What follows is a set of records; give them all back exactly.
☆ ☆ ☆ ☆ ☆ ☆ ☆
<file path="src/rtl/acc_control.sv">
// Multicycle control FSM for the 16-bit accumulator datapath (fetch/decode/mem/exec/write-back).
// Optional stack ops (PUSH/POP, SPDEC/SPINC, SPWrite) are enabled by defining ACC_CTRL_STACK_EN.
module acc_control (
    input  logic       CLK,
    input  logic       reset,
    input  logic [3:0] Opcode,
    input  logic       Zero,
    input  logic       mem_ready,
    output logic       mem_req,
    output logic       mem_we,
    output logic [1:0] AddrSel,
    output logic [2:0] SrcA,
    output logic [3:0] SrcB,
    output logic [2:0] ALUOP,
    output logic       PCSrc,
    output logic       PCWrite,
    output logic       IRWrite,
    output logic       MDRWrite,
    output logic       ACCWrite,
    output logic       SPWrite,
    output logic       ALUOutWrite,
    output logic       halted,
    output logic       illegal,
    output logic [3:0] state
);

    typedef enum logic [3:0] {
        S_FETCH  = 4'd0,
        S_DECODE = 4'd1,
        S_MEMRD  = 4'd2,
        S_EXEC   = 4'd3,
        S_WB     = 4'd4,
        S_MEMWR  = 4'd5,
        S_BRANCH = 4'd6,
        S_SPDEC  = 4'd7,
        S_SPINC  = 4'd8,
        S_HALT   = 4'd9
    } state_t;

    localparam logic [3:0] OP_LDA  = 4'h4;
    localparam logic [3:0] OP_LDI  = 4'h6;
    localparam logic [3:0] OP_ADDI = 4'h7;
    localparam logic [3:0] OP_JMP  = 4'h9;
    localparam logic [3:0] OP_PUSH = 4'hA;
    localparam logic [3:0] OP_POP  = 4'hB;
    localparam logic [3:0] OP_HALT = 4'hC;

    state_t     st;
    logic [3:0] op_q;
    logic       op_legal;

    always_comb begin
        op_legal = (Opcode <= OP_JMP) || (Opcode == OP_HALT);
`ifdef ACC_CTRL_STACK_EN
        if (Opcode == OP_PUSH || Opcode == OP_POP) op_legal = 1'b1;
`endif
    end

    always_ff @(posedge CLK or negedge reset) begin
        if (!reset) begin
            st   <= S_FETCH;
            op_q <= 4'h0;
        end else begin
            case (st)
                S_FETCH:  if (mem_ready) st <= S_DECODE;
                S_DECODE: begin
                    op_q <= Opcode;
                    case (Opcode)
                        4'h0, 4'h1, 4'h2, 4'h3, 4'h4: st <= S_MEMRD;
                        4'h5:                         st <= S_MEMWR;
                        4'h6, 4'h7:                   st <= S_EXEC;
                        4'h8:                         st <= S_BRANCH;
`ifdef ACC_CTRL_STACK_EN
                        4'hA:                         st <= S_SPDEC;
                        4'hB:                         st <= S_MEMRD;
`endif
                        4'hC:                         st <= S_HALT;
                        default:                      st <= S_FETCH;
                    endcase
                end
                S_MEMRD:  if (mem_ready) st <= S_EXEC;
                // POP reuses EXEC to pass MDR into aluOut before bumping SP
                S_EXEC:   st <= (op_q == OP_POP) ? S_SPINC : S_WB;
                S_WB:     st <= S_FETCH;
                S_MEMWR:  if (mem_ready) st <= S_FETCH;
                S_BRANCH: st <= S_FETCH;
                S_SPDEC:  st <= S_MEMWR;
                S_SPINC:  st <= S_WB;
                S_HALT:   st <= S_HALT;
                default:  st <= S_FETCH;
            endcase
        end
    end

    always_comb begin
        mem_req     = 1'b0;
        mem_we      = 1'b0;
        AddrSel     = 2'd0;
        SrcA        = 3'd0;
        SrcB        = 4'd0;
        ALUOP       = 3'd0;
        PCSrc       = 1'b0;
        PCWrite     = 1'b0;
        IRWrite     = 1'b0;
        MDRWrite    = 1'b0;
        ACCWrite    = 1'b0;
        SPWrite     = 1'b0;
        ALUOutWrite = 1'b0;
        halted      = 1'b0;
        illegal     = 1'b0;
        case (st)
            S_FETCH: begin
                mem_req = 1'b1;
                IRWrite = mem_ready;
                PCWrite = mem_ready;
            end
            S_DECODE: begin
                if (Opcode == OP_JMP) begin
                    PCWrite = 1'b1;
                    SrcB    = 4'd3;
                    ALUOP   = 3'd4;
                end else if (!op_legal) begin
                    illegal = 1'b1;
                end else begin
                    SrcB        = 4'd4;
                    ALUOutWrite = 1'b1;
                end
            end
            S_MEMRD: begin
                mem_req  = 1'b1;
                MDRWrite = mem_ready;
`ifdef ACC_CTRL_STACK_EN
                AddrSel  = (op_q == OP_POP) ? 2'd2 : 2'd1;
`else
                AddrSel  = 2'd1;
`endif
            end
            S_EXEC: begin
                SrcA        = 3'd1;
                ALUOutWrite = 1'b1;
                case (op_q)
                    OP_LDI:  begin SrcB = 4'd3; ALUOP = 3'd4; end
                    OP_ADDI: begin SrcB = 4'd1; ALUOP = 3'd0; end
                    OP_LDA, OP_POP: begin SrcB = 4'd2; ALUOP = 3'd4; end
                    default: begin SrcB = 4'd2; ALUOP = op_q[2:0]; end
                endcase
            end
            S_WB: ACCWrite = 1'b1;
            S_MEMWR: begin
                mem_req = 1'b1;
                mem_we  = 1'b1;
`ifdef ACC_CTRL_STACK_EN
                AddrSel = (op_q == OP_PUSH) ? 2'd2 : 2'd1;
`else
                AddrSel = 2'd1;
`endif
            end
            S_BRANCH: begin
                SrcA    = 3'd1;
                ALUOP   = 3'd5;
                PCWrite = Zero;
                PCSrc   = Zero;
            end
`ifdef ACC_CTRL_STACK_EN
            S_SPDEC: begin
                SrcA    = 3'd2;
                ALUOP   = 3'd1;
                SPWrite = 1'b1;
            end
            S_SPINC: begin
                SrcA    = 3'd2;
                SPWrite = 1'b1;
            end
`endif
            S_HALT: halted = 1'b1;
            default: ;
        endcase
        // Reset overrides everything so the request drops without waiting for a clock
        if (!reset) begin
            mem_req     = 1'b0;
            mem_we      = 1'b0;
            AddrSel     = 2'd0;
            SrcA        = 3'd0;
            SrcB        = 4'd0;
            ALUOP       = 3'd0;
            PCSrc       = 1'b0;
            PCWrite     = 1'b0;
            IRWrite     = 1'b0;
            MDRWrite    = 1'b0;
            ACCWrite    = 1'b0;
            SPWrite     = 1'b0;
            ALUOutWrite = 1'b0;
            halted      = 1'b0;
            illegal     = 1'b0;
        end
    end

    assign state = st;

endmodule
</file>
☆ ☆ ☆ ☆ ☆ ☆ ☆
• _Exercise response_:
<file path="src/rtl/acc_control.sv">
// Multicycle control FSM for the 16-bit accumulator datapath (fetch/decode/mem/exec/write-back).
// Optional stack ops (PUSH/POP, SPDEC/SPINC, SPWrite) are enabled by defining ACC_CTRL_STACK_EN.
module acc_control (
    input  logic       CLK,
    input  logic       reset,
    input  logic [3:0] Opcode,
    input  logic       Zero,
    input  logic       mem_ready,
    output logic       mem_req,
    output logic       mem_we,
    output logic [1:0] AddrSel,
    output logic [2:0] SrcA,
    output logic [3:0] SrcB,
    output logic [2:0] ALUOP,
    output logic       PCSrc,
    output logic       PCWrite,
    output logic       IRWrite,
    output logic       MDRWrite,
    output logic       ACCWrite,
    output logic       SPWrite,
    output logic       ALUOutWrite,
    output logic       halted,
    output logic       illegal,
    output logic [3:0] state
);

    typedef enum logic [3:0] {
        S_FETCH  = 4'd0,
        S_DECODE = 4'd1,
        S_MEMRD  = 4'd2,
        S_EXEC   = 4'd3,
        S_WB     = 4'd4,
        S_MEMWR  = 4'd5,
        S_BRANCH = 4'd6,
        S_SPDEC  = 4'd7,
        S_SPINC  = 4'd8,
        S_HALT   = 4'd9
    } state_t;

    localparam logic [3:0] OP_LDA  = 4'h4;
    localparam logic [3:0] OP_LDI  = 4'h6;
    localparam logic [3:0] OP_ADDI = 4'h7;
    localparam logic [3:0] OP_JMP  = 4'h9;
    localparam logic [3:0] OP_PUSH = 4'hA;
    localparam logic [3:0] OP_POP  = 4'hB;
    localparam logic [3:0] OP_HALT = 4'hC;

    state_t     st;
    logic [3:0] op_q;
    logic       op_legal;

    always_comb begin
        op_legal = (Opcode <= OP_JMP) || (Opcode == OP_HALT);
`ifdef ACC_CTRL_STACK_EN
        if (Opcode == OP_PUSH || Opcode == OP_POP) op_legal = 1'b1;
`endif
    end

    always_ff @(posedge CLK or negedge reset) begin
        if (!reset) begin
            st   <= S_FETCH;
            op_q <= 4'h0;
        end else begin
            case (st)
                S_FETCH:  if (mem_ready) st <= S_DECODE;
                S_DECODE: begin
                    op_q <= Opcode;
                    case (Opcode)
                        4'h0, 4'h1, 4'h2, 4'h3, 4'h4: st <= S_MEMRD;
                        4'h5:                         st <= S_MEMWR;
                        4'h6, 4'h7:                   st <= S_EXEC;
                        4'h8:                         st <= S_BRANCH;
`ifdef ACC_CTRL_STACK_EN
                        4'hA:                         st <= S_SPDEC;
                        4'hB:                         st <= S_MEMRD;
`endif
                        4'hC:                         st <= S_HALT;
                        default:                      st <= S_FETCH;
                    endcase
                end
                S_MEMRD:  if (mem_ready) st <= S_EXEC;
                // POP reuses EXEC to pass MDR into aluOut before bumping SP
                S_EXEC:   st <= (op_q == OP_POP) ? S_SPINC : S_WB;
                S_WB:     st <= S_FETCH;
                S_MEMWR:  if (mem_ready) st <= S_FETCH;
                S_BRANCH: st <= S_FETCH;
                S_SPDEC:  st <= S_MEMWR;
                S_SPINC:  st <= S_WB;
                S_HALT:   st <= S_HALT;
                default:  st <= S_FETCH;
            endcase
        end
    end

    always_comb begin
        mem_req     = 1'b0;
        mem_we      = 1'b0;
        AddrSel     = 2'd0;
        SrcA        = 3'd0;
        SrcB        = 4'd0;
        ALUOP       = 3'd0;
        PCSrc       = 1'b0;
        PCWrite     = 1'b0;
        IRWrite     = 1'b0;
        MDRWrite    = 1'b0;
        ACCWrite    = 1'b0;
        SPWrite     = 1'b0;
        ALUOutWrite = 1'b0;
        halted      = 1'b0;
        illegal     = 1'b0;
        case (st)
            S_FETCH: begin
                mem_req = 1'b1;
                IRWrite = mem_ready;
                PCWrite = mem_ready;
            end
            S_DECODE: begin
                if (Opcode == OP_JMP) begin
                    PCWrite = 1'b1;
                    SrcB    = 4'd3;
                    ALUOP   = 3'd4;
                end else if (!op_legal) begin
                    illegal = 1'b1;
                end else begin
                    SrcB        = 4'd4;
                    ALUOutWrite = 1'b1;
                end
            end
            S_MEMRD: begin
                mem_req  = 1'b1;
                MDRWrite = mem_ready;
`ifdef ACC_CTRL_STACK_EN
                AddrSel  = (op_q == OP_POP) ? 2'd2 : 2'd1;
`else
                AddrSel  = 2'd1;
`endif
            end
            S_EXEC: begin
                SrcA        = 3'd1;
                ALUOutWrite = 1'b1;
                case (op_q)
                    OP_LDI:  begin SrcB = 4'd3; ALUOP = 3'd4; end
                    OP_ADDI: begin SrcB = 4'd1; ALUOP = 3'd0; end
                    OP_LDA, OP_POP: begin SrcB = 4'd2; ALUOP = 3'd4; end
                    default: begin SrcB = 4'd2; ALUOP = op_q[2:0]; end
                endcase
            end
            S_WB: ACCWrite = 1'b1;
            S_MEMWR: begin
                mem_req = 1'b1;
                mem_we  = 1'b1;
`ifdef ACC_CTRL_STACK_EN
                AddrSel = (op_q == OP_PUSH) ? 2'd2 : 2'd1;
`else
                AddrSel = 2'd1;
`endif
            end
            S_BRANCH: begin
                SrcA    = 3'd1;
                ALUOP   = 3'd5;
                PCWrite = Zero;
                PCSrc   = Zero;
            end
`ifdef ACC_CTRL_STACK_EN
            S_SPDEC: begin
                SrcA    = 3'd2;
                ALUOP   = 3'd1;
                SPWrite = 1'b1;
            end
            S_SPINC: begin
                SrcA    = 3'd2;
                SPWrite = 1'b1;
            end
`endif
            S_HALT: halted = 1'b1;
            default: ;
        endcase
        // Reset overrides everything so the request drops without waiting for a clock
        if (!reset) begin
            mem_req     = 1'b0;
            mem_we      = 1'b0;
            AddrSel     = 2'd0;
            SrcA        = 3'd0;
            SrcB        = 4'd0;
            ALUOP       = 3'd0;
            PCSrc       = 1'b0;
            PCWrite     = 1'b0;
            IRWrite     = 1'b0;
            MDRWrite    = 1'b0;
            ACCWrite    = 1'b0;
            SPWrite     = 1'b0;
            ALUOutWrite = 1'b0;
            halted      = 1'b0;
            illegal     = 1'b0;
        end
    end

    assign state = st;

endmodule
</file>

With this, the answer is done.